THE IMPACT OF COGNITIVE BIASES ON RETAIL INVESTOR DECISION-MAKING IN VOLATILE MARKETS
Keywords:
Key words: Behavioral Finance, Cognitive Biases, Retail Investors, Investment Decision-Making, Market Volatility, Overconfidence Bias, Loss Aversion, Herd Behavior, Portfolio Performance, Prospect Theory, Financial Markets, Investor Psychology, Risk Perception, Decision-Making Biases.Abstract
Abstract: This study investigates the role of cognitive biases in shaping retail
investor decision-making under conditions of market volatility.

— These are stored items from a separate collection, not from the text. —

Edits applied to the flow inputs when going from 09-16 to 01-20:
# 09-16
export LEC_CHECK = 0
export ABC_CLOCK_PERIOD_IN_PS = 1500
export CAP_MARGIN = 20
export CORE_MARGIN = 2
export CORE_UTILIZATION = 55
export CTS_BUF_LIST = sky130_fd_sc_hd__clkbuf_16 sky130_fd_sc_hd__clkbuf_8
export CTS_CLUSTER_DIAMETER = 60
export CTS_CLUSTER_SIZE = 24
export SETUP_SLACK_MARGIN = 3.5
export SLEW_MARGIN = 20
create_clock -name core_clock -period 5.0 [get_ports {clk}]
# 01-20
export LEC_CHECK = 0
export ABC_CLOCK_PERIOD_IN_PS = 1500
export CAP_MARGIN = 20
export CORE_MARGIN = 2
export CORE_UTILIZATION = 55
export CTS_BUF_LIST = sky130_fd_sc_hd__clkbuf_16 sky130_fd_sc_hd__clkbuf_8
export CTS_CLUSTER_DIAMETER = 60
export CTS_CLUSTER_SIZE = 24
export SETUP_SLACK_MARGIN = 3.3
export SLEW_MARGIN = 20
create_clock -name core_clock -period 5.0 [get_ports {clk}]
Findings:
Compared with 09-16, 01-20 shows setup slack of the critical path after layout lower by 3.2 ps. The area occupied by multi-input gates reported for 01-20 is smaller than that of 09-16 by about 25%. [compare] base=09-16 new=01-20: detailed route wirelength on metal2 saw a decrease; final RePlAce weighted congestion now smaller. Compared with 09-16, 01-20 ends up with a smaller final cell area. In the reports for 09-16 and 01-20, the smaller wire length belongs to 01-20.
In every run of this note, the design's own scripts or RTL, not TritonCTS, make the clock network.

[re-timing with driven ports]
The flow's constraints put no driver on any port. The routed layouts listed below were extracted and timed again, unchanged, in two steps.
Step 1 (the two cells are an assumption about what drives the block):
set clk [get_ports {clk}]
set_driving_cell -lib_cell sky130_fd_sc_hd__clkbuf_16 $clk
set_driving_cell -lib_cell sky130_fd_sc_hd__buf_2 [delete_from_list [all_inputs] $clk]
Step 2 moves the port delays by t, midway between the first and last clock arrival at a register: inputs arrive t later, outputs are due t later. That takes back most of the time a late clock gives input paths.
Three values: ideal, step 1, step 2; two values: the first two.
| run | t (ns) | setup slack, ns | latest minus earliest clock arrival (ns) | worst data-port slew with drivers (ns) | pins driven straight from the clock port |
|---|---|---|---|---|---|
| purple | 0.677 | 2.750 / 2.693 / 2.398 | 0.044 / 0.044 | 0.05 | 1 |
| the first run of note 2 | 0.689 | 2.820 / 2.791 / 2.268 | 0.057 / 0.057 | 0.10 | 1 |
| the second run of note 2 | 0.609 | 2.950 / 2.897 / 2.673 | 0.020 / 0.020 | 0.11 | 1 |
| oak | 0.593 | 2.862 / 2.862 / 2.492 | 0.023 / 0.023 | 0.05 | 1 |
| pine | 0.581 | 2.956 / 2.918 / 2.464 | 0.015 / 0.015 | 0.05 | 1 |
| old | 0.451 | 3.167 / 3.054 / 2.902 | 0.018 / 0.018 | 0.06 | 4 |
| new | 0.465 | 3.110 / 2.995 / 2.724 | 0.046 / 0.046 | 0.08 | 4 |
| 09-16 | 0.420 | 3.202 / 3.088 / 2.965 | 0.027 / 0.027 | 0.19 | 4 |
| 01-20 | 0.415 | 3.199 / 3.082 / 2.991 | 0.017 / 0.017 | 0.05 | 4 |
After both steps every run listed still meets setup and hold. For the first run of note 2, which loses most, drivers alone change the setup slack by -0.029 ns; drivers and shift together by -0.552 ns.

While traditional
financial theories emphasize rationality and efficiency, increasing empirical evidence
from Behavioral Finance suggests that investors are systematically influenced by
psychological biases. This research focuses on three major cognitive biases—
overconfidence, loss aversion, and herd behavior—and examines their impact on
investment decisions and portfolio outcomes. Using a quantitative research design, data
collected from retail investors is analyzed through regression and correlation
techniques. The results reveal that cognitive biases significantly affect decision quality,
often leading to excessive trading, poor risk management, and suboptimal returns. The
study contributes to both theory and practice by highlighting the need for behavioral
awareness and structured investment strategies in volatile market environments.